A shared responsibility across different health, social, government, economic and education sectors is a key element to improving health outcomes, recommends a new Brock University — Niagara Region Public Health policy brief.
Each stage of life from infancy to old age has characteristic health challenges such as illnesses, accidents, and mental health issues says “The Future of Niagara’s Health: Using a Life-Course Approach to Improve Well-Being.”

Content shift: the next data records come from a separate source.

File: src/flat_wrapper.sv
// flat-port wrapper written by rule: the top's interface ports become plain ports
module alu_issue_stage_flat import alu_pkg::*;
#(
    parameter int XLEN = 32
)
  (clk, rst_n, bus_in_valid, bus_in_instr, bus_in_rs1, bus_in_rs2, bus_out_ready, bus_in_ready, bus_out_valid, bus_out_alu_ctrl, bus_out_rs1, bus_out_rs2, bus_out_rd, bus_out_illegal);
  alu_issue_stage_if #(.XLEN(XLEN)) bus_i ();
  input  logic clk;
  input  logic rst_n;
  input wire logic [$bits(bus_i.in_valid)-1:0] bus_in_valid;
  input wire logic [$bits(bus_i.in_instr)-1:0] bus_in_instr;
  input wire logic [$bits(bus_i.in_rs1)-1:0] bus_in_rs1;
  input wire logic [$bits(bus_i.in_rs2)-1:0] bus_in_rs2;
  input wire logic [$bits(bus_i.out_ready)-1:0] bus_out_ready;
  output wire logic [$bits(bus_i.in_ready)-1:0] bus_in_ready;
  output wire logic [$bits(bus_i.out_valid)-1:0] bus_out_valid;
  output wire logic [$bits(bus_i.out_alu_ctrl)-1:0] bus_out_alu_ctrl;
  output wire logic [$bits(bus_i.out_rs1)-1:0] bus_out_rs1;
  output wire logic [$bits(bus_i.out_rs2)-1:0] bus_out_rs2;
  output wire logic [$bits(bus_i.out_rd)-1:0] bus_out_rd;
  output wire logic [$bits(bus_i.out_illegal)-1:0] bus_out_illegal;
  assign bus_i.in_valid = bus_in_valid;
  assign bus_i.in_instr = bus_in_instr;
  assign bus_i.in_rs1 = bus_in_rs1;
  assign bus_i.in_rs2 = bus_in_rs2;
  assign bus_i.out_ready = bus_out_ready;
  assign bus_in_ready = bus_i.in_ready;
  assign bus_out_valid = bus_i.out_valid;
  assign bus_out_alu_ctrl = bus_i.out_alu_ctrl;
  assign bus_out_rs1 = bus_i.out_rs1;
  assign bus_out_rs2 = bus_i.out_rs2;
  assign bus_out_rd = bus_i.out_rd;
  assign bus_out_illegal = bus_i.out_illegal;
  alu_issue_stage #(.XLEN(XLEN)) u_core (.clk(clk), .rst_n(rst_n), .bus(bus_i));
endmodule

But often these challenges are viewed — and treated — in isolation as they occur. The life-course approach focuses our attention on understanding the biggest health issues across the lifespan and considers how to reposition programs, policies and services to address these issues in order to have the largest impact on health and well-being, says the brief, produced by Brock’s Niagara Community Observatory (NCO) and release in a webinar Wednesday, May 2 hosted by Niagara Connects.

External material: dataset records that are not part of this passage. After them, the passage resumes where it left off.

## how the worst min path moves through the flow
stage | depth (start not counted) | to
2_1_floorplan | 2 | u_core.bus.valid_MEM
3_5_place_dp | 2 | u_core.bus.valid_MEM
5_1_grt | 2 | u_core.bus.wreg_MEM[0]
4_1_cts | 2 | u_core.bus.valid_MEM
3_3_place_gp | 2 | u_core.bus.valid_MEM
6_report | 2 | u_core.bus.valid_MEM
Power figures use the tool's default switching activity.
<file path="src/rtl/tdma_domain_arbiter.sv">
// Two-domain TDMA arbiter over a shared register bank with a low/high label check.
// Even words belong to L, odd words to H; L-side timing never depends on H activity.
module tdma_domain_arbiter #(
  parameter int DW       = 8,
  parameter int AW       = 2,
  parameter int SLOT_LEN = 4
) (
  input  logic          clk,
  input  logic          rst_n,
  input  logic          l_req_valid,
  output logic          l_req_ready,
  input  logic          l_req_we,
  input  logic [AW-1:0] l_req_addr,
  input  logic [DW-1:0] l_req_wdata,
  output logic          l_resp_valid,
  output logic [DW-1:0] l_resp_rdata,
  output logic          l_resp_err,
  input  logic          h_req_valid,
  output logic          h_req_ready,
  input  logic          h_req_we,
  input  logic [AW-1:0] h_req_addr,
  input  logic [DW-1:0] h_req_wdata,
  output logic          h_resp_valid,
  output logic [DW-1:0] h_resp_rdata,
  output logic          h_resp_err,
  output logic          slot_owner
);

  localparam int DEPTH = 1 << AW;
  localparam int CW    = $clog2(SLOT_LEN);

  logic [CW-1:0] slot_cnt;
  logic [DW-1:0] bank [DEPTH];

  logic          l_full, l_we, h_full, h_we;
  logic [AW-1:0] l_addr, h_addr;
  logic [DW-1:0] l_wdata, h_wdata;

  logic slot_start, l_issue, h_issue, l_deny, h_deny;

  assign l_req_ready = ~l_full;
  assign h_req_ready = ~h_full;

  assign slot_start = (slot_cnt == '0);
  assign l_issue    = l_full & ~slot_owner & slot_start;
  assign h_issue    = h_full &  slot_owner & slot_start;

  // L may not read H words; H may not write L words.
  assign l_deny = ~l_we & l_addr[0];
  assign h_deny =  h_we & ~h_addr[0];

  always_ff @(posedge clk or negedge rst_n) begin
    if (!rst_n) begin
      slot_cnt   <= '0;
      slot_owner <= 1'b0;
    end else if (slot_cnt == CW'(SLOT_LEN - 1)) begin
      slot_cnt   <= '0;
      slot_owner <= ~slot_owner;
    end else begin
      slot_cnt <= slot_cnt + 1'b1;
    end
  end

  always_ff @(posedge clk or negedge rst_n) begin
    if (!rst_n) begin
      l_full  <= 1'b0;
      l_we    <= 1'b0;
      l_addr  <= '0;
      l_wdata <= '0;
    end else if (l_issue) begin
      l_full <= 1'b0;
    end else if (l_req_valid && !l_full) begin
      l_full  <= 1'b1;
      l_we    <= l_req_we;
      l_addr  <= l_req_addr;
      l_wdata <= l_req_wdata;
    end
  end

  always_ff @(posedge clk or negedge rst_n) begin
    if (!rst_n) begin
      h_full  <= 1'b0;
      h_we    <= 1'b0;
      h_addr  <= '0;
      h_wdata <= '0;
    end else if (h_issue) begin
      h_full <= 1'b0;
    end else if (h_req_valid && !h_full) begin
      h_full  <= 1'b1;
      h_we    <= h_req_we;
      h_addr  <= h_req_addr;
      h_wdata <= h_req_wdata;
    end
  end

  // Issues never coincide because the two domains own disjoint slots.
  always_ff @(posedge clk or negedge rst_n) begin
    if (!rst_n) begin
      for (int i = 0; i < DEPTH; i++) bank[i] <= '0;
    end else begin
      if (l_issue && l_we) bank[l_addr] <= l_wdata;
      if (h_issue && h_we && !h_deny) bank[h_addr] <= h_wdata;
    end
  end

  always_ff @(posedge clk or negedge rst_n) begin
    if (!rst_n) begin
      l_resp_valid <= 1'b0;
      l_resp_err   <= 1'b0;
      l_resp_rdata <= '0;
      h_resp_valid <= 1'b0;
      h_resp_err   <= 1'b0;
      h_resp_rdata <= '0;
    end else begin
      l_resp_valid <= l_issue;
      l_resp_err   <= l_issue & l_deny;
      l_resp_rdata <= (l_issue && !l_we && !l_deny) ? bank[l_addr] : '0;
      h_resp_valid <= h_issue;
      h_resp_err   <= h_issue & h_deny;
      h_resp_rdata <= (h_issue && !h_we && !h_deny) ? bank[h_addr] : '0;
    end
  end

endmodule

</file>
===== src/rtl/fetch_pkg.sv =====
// Shared types and constants for the fetch stage.
package fetch_pkg;

  localparam int unsigned FETCH_AWIDTH = 32;
  localparam int unsigned FETCH_DWIDTH = 32;
  localparam int unsigned FETCH_DEPTH  = 4;
  localparam int unsigned INSN_BYTES   = 4;

  // Clears the byte-offset bits of a fetch address.
  localparam logic [FETCH_AWIDTH-1:0] PC_ALIGN_MASK = ~FETCH_AWIDTH'(INSN_BYTES - 1);

  // One buffered fetch: instruction plus the PC it was read from.
  typedef struct packed {
    logic [FETCH_AWIDTH-1:0] pc;
    logic [FETCH_DWIDTH-1:0] insn;
  } fetch_entry_t;

endpackage


===== src/rtl/fetch_fifo.sv =====
// Prefetch buffer: DEPTH-entry circular FIFO with flush, count and head view.
module fetch_fifo
  import fetch_pkg::*;
#(
  parameter int unsigned DEPTH   = FETCH_DEPTH,
  parameter type         entry_t = fetch_entry_t
) (
  input  logic                       clk,
  input  logic                       rst,
  input  logic                       i_push,
  input  logic                       i_pop,
  input  logic                       i_flush,
  input  entry_t                     i_din,
  output logic [$clog2(DEPTH):0]     o_count,
  output entry_t                     o_head_c
);

  localparam int unsigned PW = $clog2(DEPTH);
  localparam int unsigned CW = PW + 1;

  entry_t          r_mem [DEPTH];
  logic [PW-1:0]   r_wptr;
  logic [PW-1:0]   r_rptr;
  logic [CW-1:0]   r_count;
  logic            w_full;
  logic            w_empty;
  logic            w_push;
  logic            w_pop;

  assign w_full   = (r_count == CW'(DEPTH));
  assign w_empty  = (r_count == '0);
  assign w_push   = i_push && !i_flush;
  assign w_pop    = i_pop && !i_flush && !w_empty;
  assign o_count  = r_count;
  assign o_head_c = r_mem[r_rptr];

  // Pointer and occupancy tracking; flush empties the buffer in one edge.
  always_ff @(posedge clk or posedge rst) begin
    if (rst) begin
      r_wptr  <= '0;
      r_rptr  <= '0;
      r_count <= '0;
    end else if (i_flush) begin
      r_wptr  <= '0;
      r_rptr  <= '0;
      r_count <= '0;
    end else begin
      if (w_push) r_wptr <= r_wptr + PW'(1);
      if (w_pop)  r_rptr <= r_rptr + PW'(1);
      case ({w_push, w_pop})
        2'b10:   r_count <= r_count + CW'(1);
        2'b01:   r_count <= r_count - CW'(1);
        default: r_count <= r_count;
      endcase
    end
  end

  // Entry storage; contents need no reset because count gates visibility.
  always_ff @(posedge clk) begin
    if (w_push) r_mem[r_wptr] <= i_din;
  end

  // The issue credit rule upstream must never let a push land on a full buffer.
  a_no_overflow: assert property (@(posedge clk) disable iff (rst) !(w_push && w_full));

endmodule


===== src/rtl/fetch_prefetch.sv =====
// Fetch stage: PC sequencer, credit-based memory issue and prefetch buffer
// with valid/ready toward decode and redirect flush.
module fetch_prefetch
  import fetch_pkg::*;
#(
  parameter int unsigned       DWIDTH   = FETCH_DWIDTH,
  parameter int unsigned       AWIDTH   = FETCH_AWIDTH,
  parameter logic [AWIDTH-1:0] BASEADDR = AWIDTH'(32'h0100_0000),
  parameter int unsigned       DEPTH    = FETCH_DEPTH
) (
  input  logic              clk,
  input  logic              rst,
  input  logic              redirect_i,
  input  logic [AWIDTH-1:0] redirect_pc_i,
  output logic [AWIDTH-1:0] imem_addr_o,
  output logic              imem_read_en_o,
  input  logic [DWIDTH-1:0] imem_data_i,
  output logic              insn_valid_o,
  input  logic              insn_ready_i,
  output logic [AWIDTH-1:0] pc_o,
  output logic [DWIDTH-1:0] insn_o
);

  localparam int unsigned CW = $clog2(DEPTH) + 1;

  typedef struct packed {
    logic [AWIDTH-1:0] pc;
    logic [DWIDTH-1:0] insn;
  } entry_t;

  logic [AWIDTH-1:0] r_fpc;
  logic [AWIDTH-1:0] r_rsp_pc;
  logic              r_rsp_pend;
  logic [CW-1:0]     w_count;
  logic              w_valid;
  logic              w_issue;
  logic              w_push;
  logic              w_pop;
  entry_t            w_push_entry;
  entry_t            w_head;

  // Issue only when buffered plus in-flight entries leave room; a same-cycle
  // pop is deliberately not credited so ready never reaches read_en.
  assign w_valid      = (w_count != '0);
  assign w_issue      = !rst && !redirect_i && ((w_count + CW'(r_rsp_pend)) < CW'(DEPTH));
  assign w_push       = r_rsp_pend && !redirect_i;
  assign w_pop        = w_valid && insn_ready_i && !redirect_i;
  assign w_push_entry = '{pc: r_rsp_pc, insn: imem_data_i};

  assign imem_addr_o    = r_fpc;
  assign imem_read_en_o = w_issue;
  assign insn_valid_o   = w_valid;
  assign pc_o           = w_valid ? w_head.pc   : '0;
  assign insn_o         = w_valid ? w_head.insn : '0;

  // Fetch PC and outstanding-response tracking; redirect overrides everything.
  always_ff @(posedge clk or posedge rst) begin
    if (rst) begin
      r_fpc      <= BASEADDR;
      r_rsp_pend <= 1'b0;
      r_rsp_pc   <= '0;
    end else if (redirect_i) begin
      r_fpc      <= redirect_pc_i & ~AWIDTH'(INSN_BYTES - 1);
      r_rsp_pend <= 1'b0;
    end else if (w_issue) begin
      r_fpc      <= r_fpc + AWIDTH'(INSN_BYTES);
      r_rsp_pend <= 1'b1;
      r_rsp_pc   <= r_fpc;
    end else begin
      r_rsp_pend <= 1'b0;
    end
  end

  fetch_fifo #(
    .DEPTH   (DEPTH),
    .entry_t (entry_t)
  ) u_fifo (
    .clk      (clk),
    .rst      (rst),
    .i_push   (w_push),
    .i_pop    (w_pop),
    .i_flush  (redirect_i),
    .i_din    (w_push_entry),
    .o_count  (w_count),
    .o_head_c (w_head)
  );

endmodule


===== config.mk =====
export PLATFORM = sky130hd
export DESIGN_NAME = fetch_prefetch
export DESIGN_NICKNAME = d
export VERILOG_FILES = /design/src/rtl/fetch_pkg.sv /design/src/rtl/fetch_fifo.sv /design/src/rtl/fetch_prefetch.sv
export SDC_FILE = /design/constraint.sdc
export NUM_CORES = 1
export LEC_CHECK = 0
export ABC_AREA = 1
export CORE_UTILIZATION = 56
export CTS_CLUSTER_DIAMETER = 60
export DETAILED_ROUTE_END_ITERATION = 10
export PLACE_DENSITY = 0.76
export RECOVER_POWER = 25
export SLEW_MARGIN = 15
export SYNTH_ARGS = -nofsm -noshare
export SYNTH_HDL_FRONTEND = slang
export SYNTH_HIERARCHICAL = 1
export SYNTH_SLANG_ARGS = --single-unit
export TNS_END_PERCENT = 20

===== constraint.sdc =====
create_clock -name clk -period 4.3 [get_ports clk]
set_input_delay 0.645 -clock clk [delete_from_list [all_inputs] [get_ports clk]]
set_output_delay 0.645 -clock clk [all_outputs]
set_load 0.005 [all_outputs]

==> results of run 1 <==
## worst paths after layout
check	start	end	slack, ns
worst max register to register	u_fifo/o_count[0]$_DFFE_PP0P_	u_fifo/o_count[2]$_DFFE_PP0P_	1.74
max in group asynchronous	rst	imem_addr_o[22]$_DFFE_PP0P_	2.86
worst min-delay path	r_rsp_pc[22]$_DFFE_PP0P_	u_fifo/r_mem[1][54]$_DFFE_PP_	0.51
worst max-delay path	u_fifo/r_rptr[0]$_DFFE_PP0P_	pc_o[28]	0.59
worst min register to register	r_rsp_pc[22]$_DFFE_PP0P_	u_fifo/r_mem[1][54]$_DFFE_PP_	0.51
min in group asynchronous	rst	u_fifo/o_count[2]$_DFFE_PP0P_	0.57
## kinds of logic after synthesis
family	Yosys count	share of synthesized area (%)
AND/OR/NAND/NOR	509	15.2
other	1	0.0270
buffers and inverters	205	6.62
adder cells (fa/ha/maj)	6	0.594
XOR/XNOR	3	0.189
AO/OA/AOI/OAI	251	9.76
flip-flops	324	67.6
## cells in the mapped netlist (all sizes together)
library cell  count  area (um^2)
o211ai            7         52.6
xor2              1         8.76
xnor2             2         17.5
clkbuf           26         97.6
a21oi             8         40.0
nand4            10         62.6
conb              1         3.75
nand3            55          293
inv             136          513
o21a              1         7.51
and2              1         6.26
nor2            247          973
edfxtp          256         7690
dfrtp            67         1680
o21ai           171          856
dfstp             1         26.3
buf              43          309
nand3b            3         22.5
o22ai            64          400
nand2           188          736
nor3              5         25.0
fa                1         20.0
ha                5         62.6
## worst max-delay path: stages (launching register included)
cell	delay (ns)
dfrtp_4	0.65
inv_4	0.43
buf_12	0.29
o21ai_0	0.13
o22ai_1	0.29
inv_1	0.08
nor2_1	0.11
clkdlybuf4s50_1	0.50
## state kept, by name, indices dropped and copies added (netlist names)
register        count
u_fifo/r_mem      256
r_rsp_pc           30
r_rsp_pend          1
u_fifo/r_wptr       2
u_fifo/r_rptr       2
u_fifo/o_count      3
imem_addr_o        30
## layout make-up
| type | instances | share of cell area [%] |
|---|---|---|
| Sequential cell | 324 | 55.6 |
| Multi-Input combinational cell | 779 | 21.7 |
| Timing Repair Buffer | 180 | 10.8 |
| Clock buffer | 38 | 4.99 |
| Inverter | 136 | 3.04 |
| Tap cell | 324 | 2.40 |
| Clock inverter | 20 | 1.52 |
## routing by layer
layer | up-vias | track usage [%]
li1 | 4718 | -
met1 | 4695 | 32.8
met2 | 368 | 39.6
met3 | 58 | 3.23
met4 | 0 | 8.04
met5 | - | 0
## where the power goes
group	switching (mW)	total, mW	internal, mW
logic	0.819	1.59	0.774
registers	0.273	3.95	3.68
clock network	1.15	2.85	1.70
total	2.24	8.40	6.16
==> results.yml, run 1 <==
outcome:
  status: "finished, final reports clean"
clocking:
  cts_buffers: 31
  clk_path_buf_depth: 3
  worstSkewPairLatency_ns: 0.56
  cts_setup_buffers: 0
  hold_buffers: 0
  clkTransAtPathRegs_ns: 0.06
  h-tree-depth: 1
  cts-root-buf: "clkbuf_16"
  cts.sinks: 324
  cts_tree: "built"
  cts_resized: 0
global_route:
  grt_pass1_vias: 9631
  grt_overflow: 0
  grt.total_usage_pct: 23.9
  grt_pass1_wl_um: 48500
  grt_max_degree: 65
  antenna_found_initial: 0
logic_synthesis:
  yosysSeqAreaShare_pct: 67.6
  yosys_warnings: 6
  synth_seq_cells: 324
  syn_area_per_cell_um2: 10.7
  yosysUniqueCellTypes: 35
  synth.cell_area_um2: 13900
  postSynthCellCount: 1299
placement:
  dpl.hpwl_um: 18100
  gp_congestion: 0.901
  dpl.cell_count: 1743
  dp_slack_ns: 1.17
  dpl-instance-area_um2: 15800
  portBuffers: 161
cells_and_area:
  antenna_cells: 0
  final_cell_count_no_fill: 1801
  final_core_util_pct: 69.4
  mostFrequentLayoutCells: "edfxtp_1 (256), nor2_1 (232), nand2_1 (180)"
  multi_input_area_um2: 3660
  fin_nets: 1526
  fin_area_um2: 16900
  areaGrowthSynthToFinish_pct: 21.5
  drive_above_1_share_pct: 7.52
  mostFrequentLayoutCell: "edfxtp_1"
  fill_cells: 1725
  regArea_um2: 9400
route:
  routed-wl-met2_um: 14600
  highest_layer: "met4"
  drtIter0Drc: 713
  vias: 9839
  drt_pass1_iterations: 5
  routedWlPerCell_um: 16.7
  wl_um: 30000
  wl_met1_um: 12800
  postRouteAntennaNets: 0
  viasPerCell: 5.46
  wl_met3_um: 1820
  post-route-drc-count: 0
timing:
  max_slew.worst_pin.slew_ns: 0.940
  setup_violations: 0
  fmax_ghz: 0.270
  relSlewSlack_pct: 37.4
  hold_violations: 0
  drv_slew: 0
  timing.final.crit_share_pct: 86.2
  fin_crit_ns: 3.71
  finalSetupTns_ns: 0
  hold_slack_ns: 0.506
  fin_ws_ns: 0.592
  finClkSkew_ns: 0.0194
  rsz0062_at_grt: "no"
critical_path:
  critPathMaxFanout: 47
  crit_arrival_ns: 3.06
  critPathKind: "reg -> out"
  critPathLaunchType: "flip-flop"
  crit_path_end_kind: "primary output"
  reg2reg_depth: 14
  crit_required_ns: 3.65
power_and_ir_drop:
  peakVddDrop_v: 0.000286
  leakagePower_nw: 6.58
  finalPower_mw: 8.40
  p_per_area_nw_per_um2: 497
die:
  floorplan.initialDensity_pct: 57.1
  die_w_um: 160
  core_um2: 24300
  row_count: 57
  die_h_um: 160
  die-area_um2: 25400
  io-pin-count: 166
min_path:
  hp-class: "reg -> reg"
  min_path_cells: 0
flow_run:
  max-cap-violations: 0
Power figures use the tool's default switching activity.
==> run 2, diff against run 1 <==
HOLD_SLACK_MARGIN = 0.1   (was default)
==> results of run 2 <==
Same layout as run 1: the final DEF is identical, and so are final timing and power.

“The life-course perspective offers a new way of looking at health, not as disconnected stages unrelated to each other, but as an integrated continuum,” says co-author Sinéad McElhone, Manager of Surveillance and Evaluation, Niagara Region Public Health and adjunct faculty at Brock University.

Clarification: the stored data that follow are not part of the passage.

## config.mk

```make
export PLATFORM = sky130hd
export DESIGN_NAME = tone_synth
export DESIGN_NICKNAME = d
export VERILOG_FILES = /design/src/rtl/tone_pkg.sv /design/src/rtl/tone_shape.sv /design/src/rtl/tone_synth.sv
export SDC_FILE = /design/constraint.sdc
export NUM_CORES = 1
export LEC_CHECK = 0
export ABC_CLOCK_PERIOD_IN_PS = 6600
export BUFFER_PORTS_ARGS = -buffer_cell sky130_fd_sc_hd__buf_4
export CORE_UTILIZATION = 35
export CTS_BUF_LIST = sky130_fd_sc_hd__clkbuf_16
export CTS_CLUSTER_SIZE = 24
export DETAILED_ROUTE_END_ITERATION = 8
export HOLD_SLACK_MARGIN = 0.02
export PLACE_DENSITY = 0.5
export SLEW_MARGIN = 20
export SYNTH_ARGS = -nofsm -noshare
export SYNTH_HDL_FRONTEND = slang
export SYNTH_HIERARCHICAL = 1
export SYNTH_SLANG_ARGS = --single-unit
```

## constraint.sdc

```tcl
create_clock -name CLOCK -period 6.6 [get_ports CLOCK]
set_input_delay 0.66 -clock CLOCK [delete_from_list [all_inputs] [get_ports CLOCK]]
set_output_delay 0.66 -clock CLOCK [all_outputs]
set_load 0.05 [all_outputs]
```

For example, currently two-thirds of 45- to 64-year-olds in Niagara are overweight or obese.
As this condition is known to be associated with a multitude of chronic conditions such as diabetes, coronary heart disease and asthma, as well as knee replacements, the life-course perspective identifies times at which targeted interventions may be especially effective.
This would help reduce the burden on hospitals and clinics in the future, the brief outlines.
Drawing upon data from a wide variety of sources, the brief provides a detailed snapshot of the region’s overall health challenges as well as those in 11 age groups from birth to those 75 and older.
The Top 10 reasons why Niagara residents seek health services are cancer, diabetes, digestive system diseases and infections, circulatory system diseases, injuries, maternal/reproductive issues, mental health, poisonings, respiratory infections and diseases, and sexually transmitted infections.
Health challenges in the various age categories include:
- Congenital abnormalities (birth defects) were the main cause of death in babies in their first year.
- Sexually transmitted infections (STI) were most frequently reported for those aged 20 to 24 (especially females); this group had the highest number of STI cases in comparison to any other age group.
- Most EMS transports for those aged 25 to 44 years were in relation to musculoskeletal and soft tissue pain and gastro-intestinal problems.
- Hepatitis C was prevalent across many age groups (especially in males) and is the most common reportable infectious disease in Niagara residents aged 45 to 64.
- Enterics (campylobacteriosis, C. difficile, salmonellosis) are within the Top 5 most frequently reported infectious diseases for those aged 65 to 74.
- The main reasons for mortality in those aged 75 or older were heart and cerebrovascular diseases, dementia, falls and respiratory infections.
- Overweight and obesity were the most prevalent self-reported conditions across all age groups, with anxiety and mood disorders being more prevalent in younger age groups.
“This policy brief is an attempt to advance new ways of understanding and approaching the design and implementation of public health policy in Niagara,” says NCO Director Charles Conteh.
“The discussion embraces a holistic life-course perspective and explores how health-related policies, programs and services in Niagara can give greater consideration to the social, economic and environmental dimensions of individual and community health and well-being.”